> Work order
Each line below from the one containing "buf_8 | 6 |" through the one containing "10 | 1.05 |" is to be given again exactly, and no line outside that span.

> Entries provided
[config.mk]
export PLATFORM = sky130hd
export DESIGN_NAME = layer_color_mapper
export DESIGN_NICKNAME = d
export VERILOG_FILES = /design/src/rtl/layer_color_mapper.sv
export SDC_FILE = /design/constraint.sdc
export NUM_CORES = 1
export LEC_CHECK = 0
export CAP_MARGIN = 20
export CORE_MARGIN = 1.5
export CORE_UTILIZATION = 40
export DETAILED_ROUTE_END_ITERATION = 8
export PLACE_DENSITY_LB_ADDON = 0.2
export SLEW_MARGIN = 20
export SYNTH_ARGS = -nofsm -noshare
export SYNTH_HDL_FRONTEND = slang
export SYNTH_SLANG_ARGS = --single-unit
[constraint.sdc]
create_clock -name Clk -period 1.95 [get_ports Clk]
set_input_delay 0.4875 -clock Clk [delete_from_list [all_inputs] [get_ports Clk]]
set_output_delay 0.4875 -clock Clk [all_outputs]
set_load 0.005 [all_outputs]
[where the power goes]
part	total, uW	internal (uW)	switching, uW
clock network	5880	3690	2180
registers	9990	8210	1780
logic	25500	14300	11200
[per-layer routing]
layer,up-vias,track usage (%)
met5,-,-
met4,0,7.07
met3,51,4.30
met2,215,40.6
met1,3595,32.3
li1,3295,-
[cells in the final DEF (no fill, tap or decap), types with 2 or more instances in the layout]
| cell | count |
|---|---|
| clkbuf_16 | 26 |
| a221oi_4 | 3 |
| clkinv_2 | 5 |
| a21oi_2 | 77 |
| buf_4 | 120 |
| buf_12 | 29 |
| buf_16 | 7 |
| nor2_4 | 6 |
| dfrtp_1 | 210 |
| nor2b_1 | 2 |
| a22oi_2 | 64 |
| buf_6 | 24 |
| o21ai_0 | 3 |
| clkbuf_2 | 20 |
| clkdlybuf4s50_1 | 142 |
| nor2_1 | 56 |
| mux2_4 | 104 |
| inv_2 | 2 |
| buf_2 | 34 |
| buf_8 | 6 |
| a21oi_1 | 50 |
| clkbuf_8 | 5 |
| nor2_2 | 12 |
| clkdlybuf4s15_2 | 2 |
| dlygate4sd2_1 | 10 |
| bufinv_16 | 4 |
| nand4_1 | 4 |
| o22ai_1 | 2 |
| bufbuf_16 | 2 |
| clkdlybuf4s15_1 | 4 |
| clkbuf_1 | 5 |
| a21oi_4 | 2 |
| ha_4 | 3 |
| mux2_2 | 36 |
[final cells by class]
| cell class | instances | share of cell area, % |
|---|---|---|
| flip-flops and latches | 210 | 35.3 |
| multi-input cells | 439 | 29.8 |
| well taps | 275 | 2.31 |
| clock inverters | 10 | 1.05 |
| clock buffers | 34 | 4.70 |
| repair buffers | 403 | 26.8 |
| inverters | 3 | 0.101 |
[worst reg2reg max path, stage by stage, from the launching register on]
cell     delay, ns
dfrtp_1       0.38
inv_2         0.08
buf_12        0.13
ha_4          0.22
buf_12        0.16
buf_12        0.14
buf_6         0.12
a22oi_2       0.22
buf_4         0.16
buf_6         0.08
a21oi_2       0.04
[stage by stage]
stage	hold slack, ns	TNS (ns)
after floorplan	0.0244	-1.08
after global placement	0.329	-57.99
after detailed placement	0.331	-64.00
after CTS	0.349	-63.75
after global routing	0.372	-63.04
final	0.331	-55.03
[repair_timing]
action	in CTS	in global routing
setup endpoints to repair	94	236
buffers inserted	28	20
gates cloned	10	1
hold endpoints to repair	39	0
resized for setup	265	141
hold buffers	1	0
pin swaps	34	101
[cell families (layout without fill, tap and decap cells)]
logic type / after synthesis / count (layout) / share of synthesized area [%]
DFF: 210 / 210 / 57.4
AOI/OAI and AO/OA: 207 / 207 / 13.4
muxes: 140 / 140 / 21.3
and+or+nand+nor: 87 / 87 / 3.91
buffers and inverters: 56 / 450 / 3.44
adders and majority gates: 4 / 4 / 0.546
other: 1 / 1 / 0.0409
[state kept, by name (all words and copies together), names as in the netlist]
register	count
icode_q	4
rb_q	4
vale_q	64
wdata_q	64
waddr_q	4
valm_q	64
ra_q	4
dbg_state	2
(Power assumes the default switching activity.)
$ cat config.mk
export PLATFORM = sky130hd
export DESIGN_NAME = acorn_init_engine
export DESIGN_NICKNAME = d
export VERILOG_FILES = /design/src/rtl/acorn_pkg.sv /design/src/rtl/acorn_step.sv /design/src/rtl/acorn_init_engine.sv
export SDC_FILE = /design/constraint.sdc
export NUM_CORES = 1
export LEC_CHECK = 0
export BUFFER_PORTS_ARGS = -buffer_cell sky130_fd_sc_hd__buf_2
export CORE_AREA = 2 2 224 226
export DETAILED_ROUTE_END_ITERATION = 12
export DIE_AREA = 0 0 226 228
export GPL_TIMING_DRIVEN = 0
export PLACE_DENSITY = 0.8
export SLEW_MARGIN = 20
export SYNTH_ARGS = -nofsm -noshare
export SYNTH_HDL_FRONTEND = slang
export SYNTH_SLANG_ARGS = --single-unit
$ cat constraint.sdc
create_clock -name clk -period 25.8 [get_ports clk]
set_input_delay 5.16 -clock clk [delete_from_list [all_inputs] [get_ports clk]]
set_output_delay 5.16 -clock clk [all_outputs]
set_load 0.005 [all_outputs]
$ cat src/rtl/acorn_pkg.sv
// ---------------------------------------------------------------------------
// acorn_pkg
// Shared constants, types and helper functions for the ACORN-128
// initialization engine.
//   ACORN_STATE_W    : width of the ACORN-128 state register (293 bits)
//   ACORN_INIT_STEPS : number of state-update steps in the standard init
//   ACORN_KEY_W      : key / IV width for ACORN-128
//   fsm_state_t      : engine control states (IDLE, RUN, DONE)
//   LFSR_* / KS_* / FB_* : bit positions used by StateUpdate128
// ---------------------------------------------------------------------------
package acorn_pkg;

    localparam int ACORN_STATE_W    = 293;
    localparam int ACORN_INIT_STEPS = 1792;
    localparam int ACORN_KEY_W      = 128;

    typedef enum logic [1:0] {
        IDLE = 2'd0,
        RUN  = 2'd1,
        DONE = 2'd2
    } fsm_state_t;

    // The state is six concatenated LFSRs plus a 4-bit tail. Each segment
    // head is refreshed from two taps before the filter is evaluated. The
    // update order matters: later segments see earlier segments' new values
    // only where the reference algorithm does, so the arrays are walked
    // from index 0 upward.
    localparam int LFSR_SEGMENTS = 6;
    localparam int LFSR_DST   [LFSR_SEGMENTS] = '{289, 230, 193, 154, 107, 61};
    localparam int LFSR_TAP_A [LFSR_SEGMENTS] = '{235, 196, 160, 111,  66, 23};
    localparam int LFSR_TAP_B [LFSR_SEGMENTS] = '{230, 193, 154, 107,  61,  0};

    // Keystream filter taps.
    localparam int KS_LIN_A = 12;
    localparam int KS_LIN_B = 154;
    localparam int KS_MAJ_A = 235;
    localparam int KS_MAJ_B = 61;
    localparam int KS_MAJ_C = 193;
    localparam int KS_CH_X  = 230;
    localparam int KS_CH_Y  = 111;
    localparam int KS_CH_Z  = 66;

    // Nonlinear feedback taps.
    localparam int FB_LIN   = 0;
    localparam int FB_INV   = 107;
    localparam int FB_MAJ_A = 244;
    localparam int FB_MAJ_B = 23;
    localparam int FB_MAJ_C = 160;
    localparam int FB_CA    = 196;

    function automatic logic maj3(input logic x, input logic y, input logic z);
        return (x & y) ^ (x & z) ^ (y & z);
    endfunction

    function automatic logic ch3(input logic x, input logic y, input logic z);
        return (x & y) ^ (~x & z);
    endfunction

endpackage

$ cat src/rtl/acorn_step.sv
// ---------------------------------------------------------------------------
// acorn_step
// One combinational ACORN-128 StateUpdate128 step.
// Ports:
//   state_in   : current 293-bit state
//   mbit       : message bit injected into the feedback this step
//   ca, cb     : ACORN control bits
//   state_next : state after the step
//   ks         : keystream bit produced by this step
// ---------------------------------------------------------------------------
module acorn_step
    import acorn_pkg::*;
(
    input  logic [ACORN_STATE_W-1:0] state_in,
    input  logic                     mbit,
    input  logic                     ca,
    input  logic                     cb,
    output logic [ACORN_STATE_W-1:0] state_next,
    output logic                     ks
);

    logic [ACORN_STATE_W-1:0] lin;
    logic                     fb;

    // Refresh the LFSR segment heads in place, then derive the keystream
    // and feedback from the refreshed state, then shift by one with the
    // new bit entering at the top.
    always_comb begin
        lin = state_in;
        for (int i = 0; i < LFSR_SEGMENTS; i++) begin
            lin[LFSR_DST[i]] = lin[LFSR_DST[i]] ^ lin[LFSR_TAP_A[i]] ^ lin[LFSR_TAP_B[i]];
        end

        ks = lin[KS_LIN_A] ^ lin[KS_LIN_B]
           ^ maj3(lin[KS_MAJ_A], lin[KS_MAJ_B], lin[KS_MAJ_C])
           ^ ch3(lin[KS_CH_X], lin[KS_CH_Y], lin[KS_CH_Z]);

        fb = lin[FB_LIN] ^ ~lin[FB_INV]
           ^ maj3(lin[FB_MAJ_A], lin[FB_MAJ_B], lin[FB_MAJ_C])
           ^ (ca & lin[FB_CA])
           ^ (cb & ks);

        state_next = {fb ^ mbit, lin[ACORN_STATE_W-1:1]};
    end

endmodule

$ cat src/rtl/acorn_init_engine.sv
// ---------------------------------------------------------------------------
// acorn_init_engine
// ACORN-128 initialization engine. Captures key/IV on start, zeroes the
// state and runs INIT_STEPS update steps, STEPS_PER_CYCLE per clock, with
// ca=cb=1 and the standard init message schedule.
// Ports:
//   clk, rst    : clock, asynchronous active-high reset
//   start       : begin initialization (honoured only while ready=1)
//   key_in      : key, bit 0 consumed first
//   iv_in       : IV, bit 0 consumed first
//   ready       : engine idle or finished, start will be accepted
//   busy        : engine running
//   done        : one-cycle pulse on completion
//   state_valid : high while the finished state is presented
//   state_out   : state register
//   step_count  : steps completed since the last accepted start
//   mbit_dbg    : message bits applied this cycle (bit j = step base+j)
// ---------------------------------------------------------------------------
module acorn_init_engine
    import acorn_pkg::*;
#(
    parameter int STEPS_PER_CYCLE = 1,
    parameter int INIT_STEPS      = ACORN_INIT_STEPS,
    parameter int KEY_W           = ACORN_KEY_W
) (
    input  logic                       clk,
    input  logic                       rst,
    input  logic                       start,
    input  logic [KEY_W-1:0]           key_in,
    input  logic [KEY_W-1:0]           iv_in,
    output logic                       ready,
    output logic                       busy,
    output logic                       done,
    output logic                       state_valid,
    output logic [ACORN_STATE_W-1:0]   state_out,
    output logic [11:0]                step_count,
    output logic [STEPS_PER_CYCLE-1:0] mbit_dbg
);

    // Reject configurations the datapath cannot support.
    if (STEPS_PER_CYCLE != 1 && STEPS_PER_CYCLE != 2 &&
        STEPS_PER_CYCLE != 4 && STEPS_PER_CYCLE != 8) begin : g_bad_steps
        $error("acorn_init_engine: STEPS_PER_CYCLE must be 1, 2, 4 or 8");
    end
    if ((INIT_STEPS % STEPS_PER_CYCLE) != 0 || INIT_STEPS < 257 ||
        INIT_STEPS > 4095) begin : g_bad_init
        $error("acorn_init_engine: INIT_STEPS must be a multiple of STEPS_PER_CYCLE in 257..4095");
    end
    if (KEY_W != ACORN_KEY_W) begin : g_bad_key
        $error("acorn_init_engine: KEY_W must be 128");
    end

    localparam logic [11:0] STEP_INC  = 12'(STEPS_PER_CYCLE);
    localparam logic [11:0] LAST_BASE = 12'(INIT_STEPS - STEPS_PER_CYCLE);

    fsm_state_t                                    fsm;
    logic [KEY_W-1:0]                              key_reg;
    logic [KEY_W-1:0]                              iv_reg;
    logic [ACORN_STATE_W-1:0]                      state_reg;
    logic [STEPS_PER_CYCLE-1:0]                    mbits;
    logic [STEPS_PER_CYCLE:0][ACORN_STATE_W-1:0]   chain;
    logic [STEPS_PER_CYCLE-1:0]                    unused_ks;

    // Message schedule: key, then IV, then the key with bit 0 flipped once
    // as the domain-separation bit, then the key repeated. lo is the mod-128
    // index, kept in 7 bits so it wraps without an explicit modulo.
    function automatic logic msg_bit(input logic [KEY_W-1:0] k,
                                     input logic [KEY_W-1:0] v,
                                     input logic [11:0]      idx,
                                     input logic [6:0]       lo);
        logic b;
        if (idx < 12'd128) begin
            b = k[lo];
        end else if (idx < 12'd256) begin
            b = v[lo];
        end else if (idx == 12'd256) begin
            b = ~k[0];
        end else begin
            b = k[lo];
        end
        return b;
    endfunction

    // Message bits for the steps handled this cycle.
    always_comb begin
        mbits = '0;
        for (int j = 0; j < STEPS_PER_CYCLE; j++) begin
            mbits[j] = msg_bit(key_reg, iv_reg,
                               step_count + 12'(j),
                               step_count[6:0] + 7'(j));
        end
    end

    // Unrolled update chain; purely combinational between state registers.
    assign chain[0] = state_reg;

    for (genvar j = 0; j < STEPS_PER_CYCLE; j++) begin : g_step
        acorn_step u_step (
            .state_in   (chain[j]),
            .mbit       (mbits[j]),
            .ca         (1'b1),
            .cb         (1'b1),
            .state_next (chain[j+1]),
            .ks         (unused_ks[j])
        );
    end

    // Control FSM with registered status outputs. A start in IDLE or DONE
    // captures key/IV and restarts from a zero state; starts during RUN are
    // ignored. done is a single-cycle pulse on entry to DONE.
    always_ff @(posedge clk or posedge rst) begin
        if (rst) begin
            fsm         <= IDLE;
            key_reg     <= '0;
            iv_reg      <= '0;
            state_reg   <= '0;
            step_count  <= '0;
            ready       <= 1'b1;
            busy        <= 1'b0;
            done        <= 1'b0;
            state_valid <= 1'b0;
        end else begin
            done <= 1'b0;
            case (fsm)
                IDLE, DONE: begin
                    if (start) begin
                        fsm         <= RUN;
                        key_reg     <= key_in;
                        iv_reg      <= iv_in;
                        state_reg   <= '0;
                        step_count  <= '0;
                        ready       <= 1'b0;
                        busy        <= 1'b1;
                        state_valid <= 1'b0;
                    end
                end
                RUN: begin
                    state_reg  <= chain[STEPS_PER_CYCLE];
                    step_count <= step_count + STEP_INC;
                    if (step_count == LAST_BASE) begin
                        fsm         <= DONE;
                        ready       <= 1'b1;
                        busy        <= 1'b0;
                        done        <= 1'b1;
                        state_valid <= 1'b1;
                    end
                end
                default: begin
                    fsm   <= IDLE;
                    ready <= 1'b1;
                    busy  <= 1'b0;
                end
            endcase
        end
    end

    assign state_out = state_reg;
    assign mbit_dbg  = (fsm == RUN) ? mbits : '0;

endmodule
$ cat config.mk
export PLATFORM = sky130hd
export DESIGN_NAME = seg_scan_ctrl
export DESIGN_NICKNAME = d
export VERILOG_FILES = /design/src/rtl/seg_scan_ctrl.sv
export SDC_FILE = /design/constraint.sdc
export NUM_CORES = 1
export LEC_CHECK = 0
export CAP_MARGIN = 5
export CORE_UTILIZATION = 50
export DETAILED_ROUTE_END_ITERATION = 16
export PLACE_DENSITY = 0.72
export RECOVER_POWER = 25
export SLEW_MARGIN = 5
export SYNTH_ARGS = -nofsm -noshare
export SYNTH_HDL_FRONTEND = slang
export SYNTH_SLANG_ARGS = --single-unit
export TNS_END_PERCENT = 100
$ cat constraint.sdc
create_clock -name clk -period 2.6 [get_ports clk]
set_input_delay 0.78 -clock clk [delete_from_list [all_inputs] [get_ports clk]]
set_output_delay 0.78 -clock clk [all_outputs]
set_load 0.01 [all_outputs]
...
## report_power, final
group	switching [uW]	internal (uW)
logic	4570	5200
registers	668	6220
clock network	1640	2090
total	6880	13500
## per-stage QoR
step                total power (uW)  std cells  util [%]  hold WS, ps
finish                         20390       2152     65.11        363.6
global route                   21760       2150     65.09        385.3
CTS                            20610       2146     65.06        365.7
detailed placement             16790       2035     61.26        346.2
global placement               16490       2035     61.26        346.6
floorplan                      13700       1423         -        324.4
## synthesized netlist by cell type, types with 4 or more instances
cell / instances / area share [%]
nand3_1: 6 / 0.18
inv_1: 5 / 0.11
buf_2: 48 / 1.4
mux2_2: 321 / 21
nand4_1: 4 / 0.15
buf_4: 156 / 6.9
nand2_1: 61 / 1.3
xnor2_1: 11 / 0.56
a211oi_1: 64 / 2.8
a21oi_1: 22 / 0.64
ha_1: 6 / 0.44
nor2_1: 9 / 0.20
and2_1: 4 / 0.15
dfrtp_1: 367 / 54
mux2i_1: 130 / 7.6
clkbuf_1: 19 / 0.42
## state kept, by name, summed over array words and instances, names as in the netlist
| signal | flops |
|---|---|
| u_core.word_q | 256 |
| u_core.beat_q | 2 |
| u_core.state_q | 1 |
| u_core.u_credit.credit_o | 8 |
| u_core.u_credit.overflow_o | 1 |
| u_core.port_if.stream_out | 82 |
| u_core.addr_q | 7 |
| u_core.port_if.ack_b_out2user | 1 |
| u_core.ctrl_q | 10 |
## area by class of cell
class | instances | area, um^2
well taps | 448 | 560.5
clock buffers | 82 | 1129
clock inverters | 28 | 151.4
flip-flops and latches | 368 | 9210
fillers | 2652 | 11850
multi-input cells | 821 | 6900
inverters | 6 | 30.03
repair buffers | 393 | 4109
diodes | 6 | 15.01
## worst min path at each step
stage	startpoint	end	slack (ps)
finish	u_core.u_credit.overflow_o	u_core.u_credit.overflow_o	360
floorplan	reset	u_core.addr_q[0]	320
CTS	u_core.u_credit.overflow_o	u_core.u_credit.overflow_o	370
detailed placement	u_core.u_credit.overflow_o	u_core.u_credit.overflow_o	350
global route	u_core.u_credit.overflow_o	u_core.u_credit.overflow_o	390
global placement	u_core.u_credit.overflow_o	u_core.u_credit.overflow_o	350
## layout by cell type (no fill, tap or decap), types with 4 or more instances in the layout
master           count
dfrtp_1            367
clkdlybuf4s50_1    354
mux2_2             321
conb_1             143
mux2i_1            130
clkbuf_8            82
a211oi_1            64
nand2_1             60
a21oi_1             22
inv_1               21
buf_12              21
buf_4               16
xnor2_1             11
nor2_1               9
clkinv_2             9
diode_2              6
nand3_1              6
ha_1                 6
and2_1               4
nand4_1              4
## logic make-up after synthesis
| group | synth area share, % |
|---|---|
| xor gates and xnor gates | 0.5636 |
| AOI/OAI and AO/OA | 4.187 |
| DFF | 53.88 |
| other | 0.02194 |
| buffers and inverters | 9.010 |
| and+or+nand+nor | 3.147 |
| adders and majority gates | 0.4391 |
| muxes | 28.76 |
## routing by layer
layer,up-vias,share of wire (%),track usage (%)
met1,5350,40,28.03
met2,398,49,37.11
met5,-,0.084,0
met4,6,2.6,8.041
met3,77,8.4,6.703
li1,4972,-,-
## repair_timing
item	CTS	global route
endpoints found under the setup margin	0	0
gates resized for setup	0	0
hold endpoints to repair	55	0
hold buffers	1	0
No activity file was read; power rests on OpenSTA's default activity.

> Problem solution
| buf_8 | 6 |
| a21oi_1 | 50 |
| clkbuf_8 | 5 |
| nor2_2 | 12 |
| clkdlybuf4s15_2 | 2 |
| dlygate4sd2_1 | 10 |
| bufinv_16 | 4 |
| nand4_1 | 4 |
| o22ai_1 | 2 |
| bufbuf_16 | 2 |
| clkdlybuf4s15_1 | 4 |
| clkbuf_1 | 5 |
| a21oi_4 | 2 |
| ha_4 | 3 |
| mux2_2 | 36 |
[final cells by class]
| cell class | instances | share of cell area, % |
|---|---|---|
| flip-flops and latches | 210 | 35.3 |
| multi-input cells | 439 | 29.8 |
| well taps | 275 | 2.31 |
| clock inverters | 10 | 1.05 |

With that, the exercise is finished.